**EXERCISE**. Among the lines below, copy exactly those from the one with "- Setup Fix Bufs, Post-CTS: 0" through the one with "typedef enum logic [2:0]", counting both ends.

Collected data entries
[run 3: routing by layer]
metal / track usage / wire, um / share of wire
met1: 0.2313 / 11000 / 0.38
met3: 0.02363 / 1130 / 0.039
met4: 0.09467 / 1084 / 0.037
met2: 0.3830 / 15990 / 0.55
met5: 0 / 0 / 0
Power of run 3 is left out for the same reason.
`config.mk`:
```
export PLATFORM = sky130hd
export DESIGN_NAME = mem_arbiter
export DESIGN_NICKNAME = d
export VERILOG_FILES = /design/src/rtl/mem_arbiter.sv
export SDC_FILE = /design/constraint.sdc
export NUM_CORES = 1
export LEC_CHECK = 0
export CORE_AREA = 2 2 104 106
export DETAILED_ROUTE_END_ITERATION = 10
export DIE_AREA = 0 0 106 108
export PLACE_DENSITY = 0.95
export SETUP_SLACK_MARGIN = 0.1
export SYNTH_ARGS = -nofsm -noshare
export SYNTH_HDL_FRONTEND = slang
export SYNTH_SLANG_ARGS = --single-unit
```
`constraint.sdc`:
```
create_clock -name clk -period 7.2 [get_ports clk]
set_clock_uncertainty 0.15 [all_clocks]
set_input_delay 1.08 -clock clk [delete_from_list [all_inputs] [get_ports clk]]
set_output_delay 1.08 -clock clk [all_outputs]
set_load 0.01 [all_outputs]
```
`src/rtl/mem_arbiter.sv`:
```
// rtl/mem_arbiter.sv - two-port (fetch/data) arbiter onto a single-ported memory
// with a fair tie-break and a per-grant ack timeout.
module mem_arbiter #(
  parameter int AW      = 32,
  parameter int DW      = 32,
  parameter int TIMEOUT = 64
) (
  input  logic          clk,
  input  logic          rst,
  input  logic          inst_req,
  input  logic [AW-1:0] inst_addr,
  output logic [DW-1:0] inst_rdata,
  output logic          inst_ready,
  input  logic          data_req,
  input  logic          data_we,
  input  logic [AW-1:0] data_addr,
  input  logic [DW-1:0] data_wdata,
  output logic [DW-1:0] data_rdata,
  output logic          data_ready,
  output logic          mem_req,
  output logic          mem_we,
  output logic [AW-1:0] mem_addr,
  output logic [DW-1:0] mem_wdata,
  input  logic          mem_ack,
  input  logic [DW-1:0] mem_rdata,
  output logic          busy,
  output logic          bus_err
);

  typedef enum logic [1:0] {IDLE, GNT_I, GNT_D} state_t;

  localparam logic [9:0] TO_LAST = 10'(TIMEOUT - 1);

  state_t     state, state_nx;
  logic       last_gnt;  // 1 = data port was granted last
  logic [9:0] wait_cnt;
  logic       timeout_hit;

  assign busy        = (state != IDLE);
  assign timeout_hit = (wait_cnt == TO_LAST) && !mem_ack;

  always_comb begin
    state_nx   = state;
    inst_ready = 1'b0;
    data_ready = 1'b0;
    inst_rdata = '0;
    data_rdata = '0;
    case (state)
      IDLE: begin
        // On a tie the port that was not served last wins.
        if (data_req && (!inst_req || !last_gnt)) state_nx = GNT_D;
        else if (inst_req)                        state_nx = GNT_I;
      end
      GNT_I: begin
        if (mem_ack) begin
          inst_ready = 1'b1;
          inst_rdata = mem_rdata;
          state_nx   = IDLE;
        end else if (timeout_hit) begin
          inst_ready = 1'b1;
          state_nx   = IDLE;
        end
      end
      GNT_D: begin
        if (mem_ack) begin
          data_ready = 1'b1;
          data_rdata = mem_rdata;
          state_nx   = IDLE;
        end else if (timeout_hit) begin
          data_ready = 1'b1;
          state_nx   = IDLE;
        end
      end
      default: state_nx = IDLE;
    endcase
  end

  always_ff @(posedge clk) begin
    if (rst) begin
      state     <= IDLE;
      last_gnt  <= 1'b0;
      wait_cnt  <= '0;
      bus_err   <= 1'b0;
      mem_req   <= 1'b0;
      mem_we    <= 1'b0;
      mem_addr  <= '0;
      mem_wdata <= '0;
    end else begin
      state <= state_nx;
      if (state == IDLE) begin
        wait_cnt <= '0;
        if (state_nx == GNT_D) begin
          mem_req   <= 1'b1;
          mem_we    <= data_we;
          mem_addr  <= data_addr;
          mem_wdata <= data_wdata;
        end else if (state_nx == GNT_I) begin
          mem_req  <= 1'b1;
          mem_we   <= 1'b0;
          mem_addr <= inst_addr;
        end
      end else if (state_nx == IDLE) begin
        mem_req  <= 1'b0;
        mem_we   <= 1'b0;
        last_gnt <= (state == GNT_D);
        if (timeout_hit) bus_err <= 1'b1;
      end else begin
        wait_cnt <= wait_cnt + 10'd1;
      end
    end
  end

endmodule

```
==> results.md <==
- Grt ovf: 0
- Hpwl dp: 10000 um
- NumNets Final: 842
- CTS Root Cell: clkbuf_8
- Maximum vdd drop: 155 uV
- Kind of critical path: primary input to flip-flop
- Worst Path Required: 7.34 ns
- Critical Path End Type: flip-flop
- Chip Height: 108 um
- Peak Freq: 0.216 GHz
- Final Critical Period: 4.63 ns
- Worst skew pair latency: 0.36 ns
- CTS tree: built
- Finished Cell Area: 6760 um2
- Final setup TNS: 0 ns
- Worst path arrival time: 4.77 ns
- Area grow syn2layout: 77.0%
- Post-CTS Resized: 0
- Worst slew pin tran: 1.13 ns
- I/O Pins: 268
- Crit path launch type: primary input
- Detail Route Antenna Nets: 0
- Pwr Density: 209 nW/um2
- Synthesized flop and latch total: 80
- Syn avg cell area: 8.29 um2
- Crit Path Max Fanout: 69
- Net count after synthesis: 603
- Cts bufs inserted: 9
- GPL Wtd Cong: 0.809
- GRT Util Overall: 22.4%
- Largest net degree at the start of global routing: 74
- # clock sinks: 80
- Port bufs: 267
- Clock Path Buffers: 2
- Placed cell areas: 6530 um2
- Die ar.: 11400 um2
- Worst relative slew slack: 24.4%
- WL/cell: 15.6 um
- Post-route DRC: 0
- Clock transition at the registers of the reported paths: 0.09 ns
- Vias in the first global route: 4151
- Hold buffer count at CTS: 0
- DR vias: 4278
- Final Hold Fails: 0
- Ys Warns: 0
- Row Count: 37
- First-pass GRT wire length: 20400 um
- Status: finished clean
- Via density: 5.09
- Seq/Total Area, Yosys: 41.9%
- Final WL: 13100 um
- Antenna violations before repair: 0
- Pre-antenna DRT Iters: 4
- Primary FF master, synth: dfxtp_1
- Final Max Tran Viols: 0
- Die X: 106 um
- Synthesized area: 3820 um2
- Lkg Pwr: 0.00271 uW
- Share of cells above drive strength 1: 3.83%
- Post-Syn Instances: 461
- Final setup fails: 0
- Async set-reset flop share out of synthesis: 0%
- H-tree depth: 3
- Iter 0 DRT Violations: 190
- Final Cycle Share: 64.4%
- # diodes: 0
- Yosys cell types: 41
- Setup Fix Bufs, Post-CTS: 0
- Core area: 10200 um2
- Post-synth EDFFs: 0
- Initial core utilization: 37.3%
- RSZ-0062 raised after global routing: no
- Max-cap viol count: 0
- HP Class: flip-flop to flip-flop
report_power, final:
part / switching, uW / total [uW] / leakage [uW] / internal (uW)
logic: 225 / 489 / 0.00194 / 264
registers: 35.4 / 539 / 0.000656 / 504
clock network: 182 / 385 / 0.000118 / 202
total: 442 / 1410 / 0.00271 / 970
===== src/rtl/fp_pkg.sv =====
// fp_pkg: shared state encoding and constants for the FP adder sequencer
package fp_pkg;
    typedef enum logic [2:0] {IDLE, LOAD_A, LOAD_B, WAIT, ABORT, RESULT} state_t;
    localparam int unsigned FP_TIMEOUT_CYCLES = 64;
    localparam logic [31:0] FP_NAN = 32'h7FC0_0000;
endpackage


===== src/rtl/fp_add_sequencer_if.sv =====
// fp_add_sequencer_if: operand request and result handshake bundle
interface fp_add_sequencer_if;
    logic        in_valid;
    logic        in_ready;
    logic [31:0] in_a;
    logic [31:0] in_b;
    logic        out_valid;
    logic        out_ready;
    logic [31:0] out_result;
    logic        out_timeout;
    logic        busy;
    modport master (
        output in_valid, in_a, in_b, out_ready,
        input  in_ready, out_valid, out_result, out_timeout, busy
    );
    modport slave (
        input  in_valid, in_a, in_b, out_ready,
        output in_ready, out_valid, out_result, out_timeout, busy
    );
endinterface


===== src/rtl/fp_timeout_counter.sv =====
// fp_timeout_counter: counts WAIT cycles and flags the last allowed one
module fp_timeout_counter
    import fp_pkg::*;
#(
    parameter int unsigned TIMEOUT_CYCLES = FP_TIMEOUT_CYCLES
) (
    input  logic clk,
    input  logic reset_n,
    input  logic clear,
    input  logic enable,
    output logic expired
);
    localparam int unsigned W = $clog2(TIMEOUT_CYCLES + 1);
    logic [W-1:0] cnt;
    always_ff @(posedge clk or negedge reset_n) begin
        if (!reset_n) cnt <= '0;
        else if (clear) cnt <= '0;
        else if (enable) cnt <= cnt + 1'b1;
    end
    assign expired = cnt == W'(TIMEOUT_CYCLES - 1);
endmodule


===== src/rtl/fp_add_sequencer.sv =====
// fp_add_sequencer: feeds operand pairs to a serial fp_adder and returns the sum or a timeout NaN
module fp_add_sequencer
    import fp_pkg::*;
#(
    parameter int unsigned TIMEOUT_CYCLES = FP_TIMEOUT_CYCLES,
    parameter logic [31:0] NAN_RESULT     = FP_NAN
) (
    input  logic                clk,
    input  logic                reset_n,
    fp_add_sequencer_if.slave   bus,
    output logic [31:0]         adder_data,
    output logic                adder_start,
    output logic                adder_reset,
    input  logic                adder_finished,
    input  logic [31:0]         adder_result
);
    state_t      state, state_n;
    logic [31:0] a_q, b_q, data_q;
    logic        expired;
    fp_timeout_counter #(.TIMEOUT_CYCLES(TIMEOUT_CYCLES)) u_timeout (
        .clk     (clk),
        .reset_n (reset_n),
        .clear   (state != WAIT),
        .enable  (state == WAIT && !adder_finished),
        .expired (expired)
    );
    always_comb begin
        state_n = state;
        case (state)
            IDLE:    state_n = bus.in_valid ? LOAD_A : IDLE;
            LOAD_A:  state_n = LOAD_B;
            LOAD_B:  state_n = WAIT;
            WAIT:    state_n = adder_finished ? RESULT : expired ? ABORT : WAIT;
            ABORT:   state_n = RESULT;
            RESULT:  state_n = bus.out_ready ? IDLE : RESULT;
            default: state_n = IDLE;
        endcase
    end
    always_ff @(posedge clk or negedge reset_n) begin
        if (!reset_n) begin
            state           <= IDLE;
            a_q             <= '0;
            b_q             <= '0;
            data_q          <= '0;
            bus.out_result  <= '0;
            bus.out_timeout <= 1'b0;
            adder_reset     <= 1'b1;
        end else begin
            state       <= state_n;
            data_q      <= adder_data;
            adder_reset <= state_n == ABORT;
            if (state == IDLE && bus.in_valid) begin
                a_q <= bus.in_a;
                b_q <= bus.in_b;
            end
            if (state == WAIT && adder_finished) begin
                bus.out_result  <= adder_result;
                bus.out_timeout <= 1'b0;
            end else if (state_n == ABORT) begin
                bus.out_result  <= NAN_RESULT;
                bus.out_timeout <= 1'b1;
            end
        end
    end
    // the adder bus keeps its last word outside the two load cycles
    assign adder_data    = state == LOAD_A ? a_q : state == LOAD_B ? b_q : data_q;
    assign adder_start   = state == LOAD_A;
    assign bus.in_ready  = state == IDLE;
    assign bus.out_valid = state == RESULT;
    assign bus.busy      = state != IDLE;
endmodule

**ANSWER TO THIS TASK**.
- Setup Fix Bufs, Post-CTS: 0
- Core area: 10200 um2
- Post-synth EDFFs: 0
- Initial core utilization: 37.3%
- RSZ-0062 raised after global routing: no
- Max-cap viol count: 0
- HP Class: flip-flop to flip-flop
report_power, final:
part / switching, uW / total [uW] / leakage [uW] / internal (uW)
logic: 225 / 489 / 0.00194 / 264
registers: 35.4 / 539 / 0.000656 / 504
clock network: 182 / 385 / 0.000118 / 202
total: 442 / 1410 / 0.00271 / 970
===== src/rtl/fp_pkg.sv =====
// fp_pkg: shared state encoding and constants for the FP adder sequencer
package fp_pkg;
    typedef enum logic [2:0] {IDLE, LOAD_A, LOAD_B, WAIT, ABORT, RESULT} state_t;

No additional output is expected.